Experiencing networking issues in GCP regions
Incident Report for Incorta Cloud
Resolved
The incident has be resolved.

Incident Report:

### Summary:
On 17 February , Network Data plane Takes Longer than Usual To Initialize.
Customers in multiple GCP domains (cloud3, cloud4, cloud5 and cloud6) suffers from spark workloads pending for healthy compute nodes longer than usual.

### Root Cause:
Forced upgrade for network data plane leads to degraded performance of network data plane of workers.
The aim of the forced upgrade was to provide better secure and performance for management data planes.
The forced upgrades was tested in internal different regions, but due to high concurrency and requests in cloud4, cloud5 and cloud6 it took some time to stabilize network data plane.

### Remediation and Prevention:
Incorta Cloud Engineers alerted with workloads takes longer than usual, started immediately to investigate and mitigate the. issue within an hour of issue discovery.

High demand of spark executors and slowness of spark executors to starts was correlated with the forced upgrade event of the data plane.

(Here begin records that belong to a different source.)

## config.mk

```make
export PLATFORM = sky130hd
export DESIGN_NAME = reg_bank_ctrl
export DESIGN_NICKNAME = d
export VERILOG_FILES = /design/src/rtl/reg_bank_pkg.sv /design/src/rtl/reg_bank_ctrl_rr_arbiter.sv /design/src/rtl/reg_bank_ctrl.sv
export SDC_FILE = /design/constraint.sdc
export NUM_CORES = 1
export LEC_CHECK = 0
export CAP_MARGIN = 20
export CORE_MARGIN = 10
export CORE_UTILIZATION = 56
export CTS_CLUSTER_DIAMETER = 50
export DETAILED_ROUTE_END_ITERATION = 7
export GPL_ROUTABILITY_DRIVEN = 0
export HOLD_SLACK_MARGIN = 0.03
export PLACE_DENSITY_LB_ADDON = 0.08
export REMOVE_ABC_BUFFERS = 1
export SYNTH_ARGS = -nofsm -noshare
export SYNTH_HDL_FRONTEND = slang
export SYNTH_SLANG_ARGS = --single-unit
```

## constraint.sdc

```tcl
create_clock -name clk -period 13.6 [get_ports clk]
set_input_delay 2.04 -clock clk [delete_from_list [all_inputs] [get_ports clk]]
set_output_delay 2.04 -clock clk [all_outputs]
set_load 0.01 [all_outputs]
```

## src/rtl/reg_bank_pkg.sv

```systemverilog
// Shared types, default sizes and the round-robin pick helper for reg_bank_ctrl.
package reg_bank_pkg;

  localparam int unsigned DEF_N_REQ  = 4;
  localparam int unsigned DEF_N_REGS = 8;
  localparam int unsigned DEF_WIDTH  = 32;
  localparam int unsigned MAX_REQ    = 8;

  typedef enum logic [1:0] {
    IDLE,
    WRITE,
    CLEAR
  } state_t;

  // Lowest valid index at or above ptr, wrapping modulo n (n <= MAX_REQ).
  function automatic logic [2:0] rr_pick(input logic [MAX_REQ-1:0] valid,
                                         input logic [2:0]         ptr,
                                         input int unsigned        n);
    logic [2:0]  win;
    logic        found;
    int unsigned idx;
    win   = '0;
    found = 1'b0;
    for (int unsigned k = 0; k < MAX_REQ; k++) begin
      idx = ({29'd0, ptr} + k) % n;
      if (k < n && !found && valid[idx[2:0]]) begin
        win   = idx[2:0];
        found = 1'b1;
      end
    end
    return win;
  endfunction

endpackage

```

## src/rtl/reg_bank_ctrl_rr_arbiter.sv

```systemverilog
// Combinational round-robin winner select; the pointer register lives in the caller.
module rr_arbiter
  import reg_bank_pkg::*;
#(
  parameter int unsigned N_REQ = DEF_N_REQ,
  localparam int unsigned IW   = $clog2(N_REQ)
) (
  input  logic [N_REQ-1:0] valid,
  input  logic [IW-1:0]    ptr,
  output logic [IW-1:0]    winner,
  output logic             any_valid
);

  logic [MAX_REQ-1:0] valid_ext;
  logic [2:0]         ptr_ext;
  logic [2:0]         pick;

  // Widen to the helper's fixed width, pick, and narrow back.
  always_comb begin
    valid_ext              = '0;
    valid_ext[N_REQ-1:0]   = valid;
    ptr_ext                = '0;
    ptr_ext[IW-1:0]        = ptr;
    pick                   = rr_pick(valid_ext, ptr_ext, N_REQ);
    winner                 = pick[IW-1:0];
    any_valid              = |valid;
  end

endmodule

```

## src/rtl/reg_bank_ctrl.sv

```systemverilog
// Sole writer of a shared register bank: round-robin write arbitration,
// sequenced bulk clear and a registered read port.
module reg_bank_ctrl
  import reg_bank_pkg::*;
#(
  parameter int unsigned N_REQ  = DEF_N_REQ,
  parameter int unsigned N_REGS = DEF_N_REGS,
  parameter int unsigned WIDTH  = DEF_WIDTH,
  localparam int unsigned AW    = $clog2(N_REGS),
  localparam int unsigned GW    = $clog2(N_REQ)
) (
  input  logic                   clk,
  input  logic                   rst,
  input  logic [N_REQ-1:0]       req_valid,
  input  logic [N_REQ*AW-1:0]    req_addr,
  input  logic [N_REQ*WIDTH-1:0] req_data,
  output logic [N_REQ-1:0]       req_ready,
  input  logic                   clr_start,
  output logic                   clr_done,
  output logic                   busy,
  input  logic [AW-1:0]          rd_addr,
  output logic [WIDTH-1:0]       rd_data,
  output logic [GW-1:0]          grant_id
);

  state_t           state, state_next;
  logic [GW-1:0]    rr_ptr;
  logic [GW-1:0]    win;
  logic             any_valid;
  logic [AW-1:0]    clr_cnt;
  logic             clr_pending;
  logic             clr_go;
  logic             clr_last;
  logic [AW-1:0]    wr_addr;
  logic [WIDTH-1:0] wr_data;
  logic [WIDTH-1:0] bank [N_REGS];

  rr_arbiter #(.N_REQ(N_REQ)) u_arb (
    .valid     (req_valid),
    .ptr       (rr_ptr),
    .winner    (win),
    .any_valid (any_valid)
  );

  // Decode helpers: clear request, last clear step, winner's write port.
  always_comb begin
    clr_go   = clr_pending | clr_start;
    clr_last = (clr_cnt == AW'(N_REGS - 1));
    wr_addr  = req_addr[int'(grant_id)*AW +: AW];
    wr_data  = req_data[int'(grant_id)*WIDTH +: WIDTH];
  end

  // State register.
  always_ff @(posedge clk or posedge rst) begin
    if (rst) state <= IDLE;
    else     state <= state_next;
  end

  // Next state: clear beats writes; WRITE lasts one cycle; CLEAR walks the bank.
  always_comb begin
    state_next = state;
    case (state)
      IDLE:    if (clr_go) state_next = CLEAR;
               else if (any_valid) state_next = WRITE;
      WRITE:   state_next = IDLE;
      CLEAR:   if (clr_last) state_next = IDLE;
      default: state_next = IDLE;
    endcase
  end

  // Outputs decoded from the current state only.
  always_comb begin
    req_ready = '0;
    if (state == WRITE) req_ready[grant_id] = 1'b1;
    clr_done  = (state == CLEAR) && clr_last;
    busy      = (state != IDLE);
  end

  // Arbitration pointer, grant latch, clear sequencing and pending-clear flag.
  always_ff @(posedge clk or posedge rst) begin
    if (rst) begin
      rr_ptr      <= '0;
      grant_id    <= '0;
      clr_cnt     <= '0;
      clr_pending <= 1'b0;
    end else begin
      case (state)
        IDLE: begin
          if (clr_go) begin
            clr_cnt     <= '0;
            clr_pending <= 1'b0;
          end else if (any_valid) begin
            grant_id <= win;
          end
        end
        WRITE: begin
          rr_ptr <= (grant_id == GW'(N_REQ - 1)) ? '0 : grant_id + 1'b1;
          if (clr_start) clr_pending <= 1'b1;
        end
        CLEAR:   clr_cnt <= clr_cnt + 1'b1;
        default: ;
      endcase
    end
  end

  // Bank storage and registered read; a same-cycle write is seen on the next read.
  always_ff @(posedge clk or posedge rst) begin
    if (rst) begin
      for (int unsigned i = 0; i < N_REGS; i++) bank[i] <= '0;
      rd_data <= '0;
    end else begin
      rd_data <= bank[rd_addr];
      if (state == WRITE)      bank[wr_addr] <= wr_data;
      else if (state == CLEAR) bank[clr_cnt] <= '0;
    end
  end

endmodule

```
`src/rtl/alu_pkg.sv`:
```
// Shared ALU control definitions: ALUCtrl codes, ALUOp classes, funct7 constants
// and the issue FSM state type.
package alu_pkg;

  localparam logic [3:0] ALU_AND    = 4'b0000;
  localparam logic [3:0] ALU_XOR    = 4'b0001;
  localparam logic [3:0] ALU_SLL    = 4'b0010;
  localparam logic [3:0] ALU_ADD    = 4'b0011;
  localparam logic [3:0] ALU_SUB    = 4'b0100;
  localparam logic [3:0] ALU_MUL    = 4'b0101;
  localparam logic [3:0] ALU_ADDI   = 4'b0110;
  localparam logic [3:0] ALU_SRAI   = 4'b0111;
  localparam logic [3:0] ALU_LS_ADD = 4'b1000;
  localparam logic [3:0] ALU_BR_SUB = 4'b1001;

  localparam logic [1:0] OP_LS = 2'b00;
  localparam logic [1:0] OP_BR = 2'b01;
  localparam logic [1:0] OP_R  = 2'b10;
  localparam logic [1:0] OP_I  = 2'b11;

  localparam logic [6:0] F7_BASE = 7'b0000000;
  localparam logic [6:0] F7_ALT  = 7'b0100000;
  localparam logic [6:0] F7_MUL  = 7'b0000001;

  typedef enum logic {
    ST_IDLE = 1'b0,
    ST_BUSY = 1'b1
  } alu_state_e;

endpackage

```
`src/rtl/alu_ctrl_decode.sv`:
```
// Combinational ALUOp/funct decoder producing the ALUCtrl code and illegal flag.
// The MUL decode and o_is_mul port exist only when ALU_CTRL_MUL_EN is defined.
import alu_pkg::*;

module alu_ctrl_decode (
  input  logic [1:0] i_alu_op,
  input  logic [9:0] i_funct,
  output logic [3:0] o_code,
`ifdef ALU_CTRL_MUL_EN
  output logic       o_is_mul,
`endif
  output logic       o_illegal
);

  logic [6:0] w_f7;
  logic [2:0] w_f3;

  assign w_f7 = i_funct[9:3];
  assign w_f3 = i_funct[2:0];

  // Illegal ops fall through with the harmless ADD code.
  always_comb begin
    o_code    = ALU_ADD;
    o_illegal = 1'b0;
`ifdef ALU_CTRL_MUL_EN
    o_is_mul  = 1'b0;
`endif
    case (i_alu_op)
      OP_LS: o_code = ALU_LS_ADD;
      OP_BR: o_code = ALU_BR_SUB;
      OP_R: begin
        case ({w_f7, w_f3})
          {F7_BASE, 3'b111}: o_code = ALU_AND;
          {F7_BASE, 3'b100}: o_code = ALU_XOR;
          {F7_BASE, 3'b001}: o_code = ALU_SLL;
          {F7_BASE, 3'b000}: o_code = ALU_ADD;
          {F7_ALT,  3'b000}: o_code = ALU_SUB;
`ifdef ALU_CTRL_MUL_EN
          {F7_MUL,  3'b000}: begin
            o_code   = ALU_MUL;
            o_is_mul = 1'b1;
          end
`endif
          default: o_illegal = 1'b1;
        endcase
      end
      default: begin
        if (w_f3 == 3'b000) begin
          o_code = ALU_ADDI;
        end else if (w_f3 == 3'b101 && w_f7 == F7_ALT) begin
          o_code = ALU_SRAI;
        end else begin
          o_illegal = 1'b1;
        end
      end
    endcase
  end

endmodule

```
`src/rtl/alu_ctrl_issue.sv`:
```
// EX-stage issue controller: registers the decoded ALUCtrl code and sequences
// multi-cycle MUL occupancy. MUL support is built only with ALU_CTRL_MUL_EN.
import alu_pkg::*;

module alu_ctrl_issue #(
  parameter int MUL_LAT = 3
) (
  input  logic       clk_i,
  input  logic       rst_i,
  input  logic       valid_i,
  input  logic [1:0] ALUOp_i,
  input  logic [9:0] funct_i,
  input  logic       flush_i,
  output logic       ready_o,
  output logic [3:0] ALUCtrl_o,
  output logic       ctrl_valid_o,
  output logic       stall_o,
  output logic       illegal_o
);

  if (MUL_LAT < 1 || MUL_LAT > 16) begin : g_bad_mul_lat
    $error("alu_ctrl_issue: MUL_LAT must be in 1..16");
  end

  logic [3:0] w_code_p0;
  logic       w_illegal_p0;
  logic       w_ready;
  logic       w_accept_p0;

  logic [3:0] r_code_p1;
  logic       r_vld_p1;
  logic       r_illegal_p1;

  assign w_accept_p0 = valid_i && w_ready && !flush_i;

`ifdef ALU_CTRL_MUL_EN
  localparam logic [3:0] LP_CNT_LOAD = 4'((MUL_LAT > 1) ? MUL_LAT - 2 : 0);

  logic       w_is_mul_p0;
  alu_state_e r_state, w_state_nxt;
  logic [3:0] r_cnt, w_cnt_nxt;

  alu_ctrl_decode u_decode (
    .i_alu_op  (ALUOp_i),
    .i_funct   (funct_i),
    .o_code    (w_code_p0),
    .o_is_mul  (w_is_mul_p0),
    .o_illegal (w_illegal_p0)
  );

  always_ff @(posedge clk_i) begin
    if (rst_i) begin
      r_state <= ST_IDLE;
      r_cnt   <= 4'd0;
    end else begin
      r_state <= w_state_nxt;
      r_cnt   <= w_cnt_nxt;
    end
  end

  always_comb begin
    w_state_nxt = r_state;
    w_cnt_nxt   = r_cnt;
    case (r_state)
      ST_IDLE: begin
        if (w_accept_p0 && w_is_mul_p0 && (MUL_LAT > 1)) begin
          w_state_nxt = ST_BUSY;
          w_cnt_nxt   = LP_CNT_LOAD;
        end
      end
      default: begin
        if (flush_i) begin
          w_state_nxt = ST_IDLE;
          w_cnt_nxt   = 4'd0;
        end else if (r_cnt == 4'd0) begin
          w_state_nxt = ST_IDLE;
        end else begin
          w_cnt_nxt = r_cnt - 4'd1;
        end
      end
    endcase
  end

  assign w_ready = (r_state == ST_IDLE);
  assign stall_o = (r_state == ST_BUSY);
`else
  alu_ctrl_decode u_decode (
    .i_alu_op  (ALUOp_i),
    .i_funct   (funct_i),
    .o_code    (w_code_p0),
    .o_illegal (w_illegal_p0)
  );

  assign w_ready = 1'b1;
  assign stall_o = 1'b0;
`endif

  // p0 -> p1: issue register seen by the ALU
  always_ff @(posedge clk_i) begin
    if (rst_i) begin
      r_code_p1    <= ALU_AND;
      r_vld_p1     <= 1'b0;
      r_illegal_p1 <= 1'b0;
    end else begin
      r_vld_p1     <= w_accept_p0 && !w_illegal_p0;
      r_illegal_p1 <= w_accept_p0 && w_illegal_p0;
      if (w_accept_p0) begin
        r_code_p1 <= w_code_p0;
      end
    end
  end

  assign ready_o      = w_ready;
  assign ALUCtrl_o    = r_code_p1;
  assign ctrl_valid_o = r_vld_p1;
  assign illegal_o    = r_illegal_p1;

endmodule

```
[src/rtl/interrupt_sequencer.sv]
// Reset/NMI/IRQ/BRK entry sequencer: qualifies and prioritises requests, then walks
// the seven T-states (stack pushes, flag update, vector fetch) that hand control to the vector.
module interrupt_sequencer #(
  parameter int SYNC_STAGES = 2,
  parameter int RES_MIN_LOW = 2
) (
  input  logic       fclk_i,
  input  logic       rst_i,
  input  logic       rdy_i,
  input  logic       resb_i,
  input  logic       nmib_i,
  input  logic       irqb_i,
  input  logic       i_flag_i,
  input  logic       instr_boundary_i,
  input  logic       brk_req_i,
  output logic       busy_o,
  output logic [2:0] seq_step_o,
  output logic [1:0] cause_o,
  output logic       rwb_o,
  output logic [1:0] stack_sel_o,
  output logic       sp_decrement_o,
  output logic       reset_stack_o,
  output logic       psr_b_value_o,
  output logic       set_i_flag_o,
  output logic       clear_d_flag_o,
  output logic       vpb_o,
  output logic       push_resb_o,
  output logic       push_nmib_o,
  output logic       push_irqb_o,
  output logic       push_vector_o,
  output logic       seq_done_o,
  output logic       nmi_pending_o,
  output logic       irq_pending_o
);

  localparam int CNT_W = $clog2(RES_MIN_LOW + 1);

  typedef enum logic [3:0] {
    ST_IDLE, ST_RES_HOLD, ST_T1, ST_T2, ST_T3, ST_T4, ST_T5, ST_T6, ST_T7
  } state_e;

  typedef enum logic [1:0] {
    CAUSE_NONE = 2'b00,
    CAUSE_RES  = 2'b01,
    CAUSE_NMI  = 2'b10,
    CAUSE_IRQ  = 2'b11
  } cause_e;

  state_e                 state_q, state_d;
  cause_e                 cause_q, cause_d;
  logic                   brk_q, brk_d;
  logic                   done_q, done_d;
  logic                   nmi_pend_q, nmi_pend_d;
  logic                   nmi_prev_q, nmi_prev_d;
  logic [SYNC_STAGES-1:0] resb_sync_q, nmib_sync_q, irqb_sync_q;
  logic [CNT_W-1:0]       res_cnt_q, res_cnt_d;

  logic res_low, res_qual, nmi_sync, irq_sync_low, nmi_edge, irq_req, is_res, stack_push;

  assign res_low      = ~resb_sync_q[SYNC_STAGES-1];
  assign nmi_sync     = nmib_sync_q[SYNC_STAGES-1];
  assign irq_sync_low = ~irqb_sync_q[SYNC_STAGES-1];
  assign nmi_edge     = nmi_prev_q & ~nmi_sync;
  assign irq_req      = irq_sync_low & ~i_flag_i;
  assign res_qual     = res_low && (res_cnt_q >= CNT_W'(RES_MIN_LOW - 1));

  // Reset qualification counts synchronised-low samples and is independent of rdy.
  always_comb begin
    res_cnt_d = '0;
    if (res_low) begin
      res_cnt_d = res_cnt_q;
      if (res_cnt_q != CNT_W'(RES_MIN_LOW)) res_cnt_d = res_cnt_q + CNT_W'(1);
    end
  end

  always_comb begin
    state_d    = state_q;
    cause_d    = cause_q;
    brk_d      = brk_q;
    done_d     = done_q;
    nmi_pend_d = nmi_pend_q;
    nmi_prev_d = nmi_prev_q;
    if (rdy_i) begin
      nmi_prev_d = nmi_sync;
      done_d     = 1'b0;
      if (nmi_edge) nmi_pend_d = 1'b1;
      unique case (state_q)
        ST_IDLE: begin
          if (instr_boundary_i) begin
            if (nmi_pend_q) begin
              state_d = ST_T1;
              cause_d = CAUSE_NMI;
              brk_d   = 1'b0;
              if (!nmi_edge) nmi_pend_d = 1'b0;
            end else if (irq_req) begin
              state_d = ST_T1;
              cause_d = CAUSE_IRQ;
              brk_d   = 1'b0;
            end else if (brk_req_i) begin
              state_d = ST_T1;
              cause_d = CAUSE_IRQ;
              brk_d   = 1'b1;
            end
          end
        end
        ST_RES_HOLD: begin
          if (!res_low) begin
            state_d = ST_T1;
            cause_d = CAUSE_RES;
            brk_d   = 1'b0;
          end
        end
        ST_T1: state_d = ST_T2;
        ST_T2: state_d = ST_T3;
        ST_T3: state_d = ST_T4;
        ST_T4: state_d = ST_T5;
        ST_T5: state_d = ST_T6;
        ST_T6: state_d = ST_T7;
        ST_T7: begin
          state_d = ST_IDLE;
          done_d  = 1'b1;
        end
        default: state_d = ST_IDLE;
      endcase
    end
    // A qualified reset overrides everything, including a stalled rdy.
    if (res_qual) begin
      state_d = ST_RES_HOLD;
      cause_d = CAUSE_RES;
      brk_d   = 1'b0;
      done_d  = 1'b0;
    end
  end

  always_ff @(posedge fclk_i) begin
    if (rst_i) begin
      state_q     <= ST_RES_HOLD;
      cause_q     <= CAUSE_RES;
      brk_q       <= 1'b0;
      done_q      <= 1'b0;
      nmi_pend_q  <= 1'b0;
      nmi_prev_q  <= 1'b1;
      resb_sync_q <= '1;
      nmib_sync_q <= '1;
      irqb_sync_q <= '1;
      res_cnt_q   <= '0;
    end else begin
      state_q     <= state_d;
      cause_q     <= cause_d;
      brk_q       <= brk_d;
      done_q      <= done_d;
      nmi_pend_q  <= nmi_pend_d;
      nmi_prev_q  <= nmi_prev_d;
      resb_sync_q <= {resb_sync_q[SYNC_STAGES-2:0], resb_i};
      nmib_sync_q <= {nmib_sync_q[SYNC_STAGES-2:0], nmib_i};
      irqb_sync_q <= {irqb_sync_q[SYNC_STAGES-2:0], irqb_i};
      res_cnt_q   <= res_cnt_d;
    end
  end

  assign is_res     = (cause_q == CAUSE_RES);
  assign stack_push = ~is_res;

  // Moore outputs: reset sequences only read, interrupt sequences push PCH/PCL/PSR in T3-T5.
  always_comb begin
    busy_o         = 1'b0;
    seq_step_o     = 3'd0;
    cause_o        = CAUSE_NONE;
    rwb_o          = 1'b1;
    stack_sel_o    = 2'b00;
    sp_decrement_o = 1'b0;
    reset_stack_o  = 1'b0;
    psr_b_value_o  = 1'b0;
    set_i_flag_o   = 1'b0;
    clear_d_flag_o = 1'b0;
    vpb_o          = 1'b0;
    push_resb_o    = 1'b0;
    push_nmib_o    = 1'b0;
    push_irqb_o    = 1'b0;
    push_vector_o  = 1'b0;
    if (state_q == ST_RES_HOLD) begin
      busy_o  = 1'b1;
      cause_o = CAUSE_RES;
    end else if (state_q != ST_IDLE) begin
      busy_o        = 1'b1;
      cause_o       = cause_q;
      psr_b_value_o = brk_q;
    end
    unique case (state_q)
      ST_T1: seq_step_o = 3'd1;
      ST_T2: begin
        seq_step_o    = 3'd2;
        reset_stack_o = is_res;
      end
      ST_T3: begin
        seq_step_o     = 3'd3;
        sp_decrement_o = 1'b1;
        rwb_o          = ~stack_push;
        stack_sel_o    = stack_push ? 2'b01 : 2'b00;
      end
      ST_T4: begin
        seq_step_o     = 3'd4;
        sp_decrement_o = 1'b1;
        rwb_o          = ~stack_push;
        stack_sel_o    = stack_push ? 2'b10 : 2'b00;
      end
      ST_T5: begin
        seq_step_o     = 3'd5;
        sp_decrement_o = stack_push;
        rwb_o          = ~stack_push;
        stack_sel_o    = stack_push ? 2'b11 : 2'b00;
        set_i_flag_o   = 1'b1;
        clear_d_flag_o = 1'b1;
      end
      ST_T6: begin
        seq_step_o  = 3'd6;
        vpb_o       = 1'b1;
        push_resb_o = (cause_q == CAUSE_RES);
        push_nmib_o = (cause_q == CAUSE_NMI);
        push_irqb_o = (cause_q == CAUSE_IRQ);
      end
      ST_T7: begin
        seq_step_o    = 3'd7;
        vpb_o         = 1'b1;
        push_vector_o = 1'b1;
      end
      default: ;
    endcase
  end

  assign seq_done_o    = done_q;
  assign nmi_pending_o = nmi_pend_q;
  assign irq_pending_o = irq_req;

endmodule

If your service or application was affected, we apologize — this is not the level of quality and reliability we strive to offer you. Incorta Cloud is committed to preventing a repeat of this issue in the future and is completing the following actions:

[Mitigation] Upgrade deprecated compute workloads. [Done]
[Prevent] Exclude GKE clusters from the forced upgrade window of cloud provider. [Done]
[Monitor] Improve monitoring of spark workload failures in Arcane. [In progress]
Posted Feb 17, 2024 - 09:03 UTC
Monitoring
Mitigation applied and currently monitoring network data plane
Posted Feb 17, 2024 - 08:17 UTC
Update
We are continuing to work on a fix for this issue.
Posted Feb 17, 2024 - 08:16 UTC
Update
We are continuing to work on a fix for this issue.
Posted Feb 17, 2024 - 07:44 UTC
Update
mitigation is in progress for GCP - Europe West
Posted Feb 17, 2024 - 07:01 UTC
Identified
The issue has been identified and fix implementation is in progress

Issue: Forced upgrade for network data plane leads to incompatible versions between master and workers
Posted Feb 17, 2024 - 06:26 UTC
Investigating
We are currently investigating the issue
Posted Feb 17, 2024 - 06:01 UTC
This incident affected: Google Cloud Platform Regions (GCP - US Central 1 (Iowa), GCP - US West 1 (Oregon), GCP - Europe West 2 (London), GCP - Middle East Central 1 (Doha), GCP - Middle East Central 2 (Dammam), GCP - Asia South East 1 (Singapore), GCP - Asia North East 1 (Tokyo)).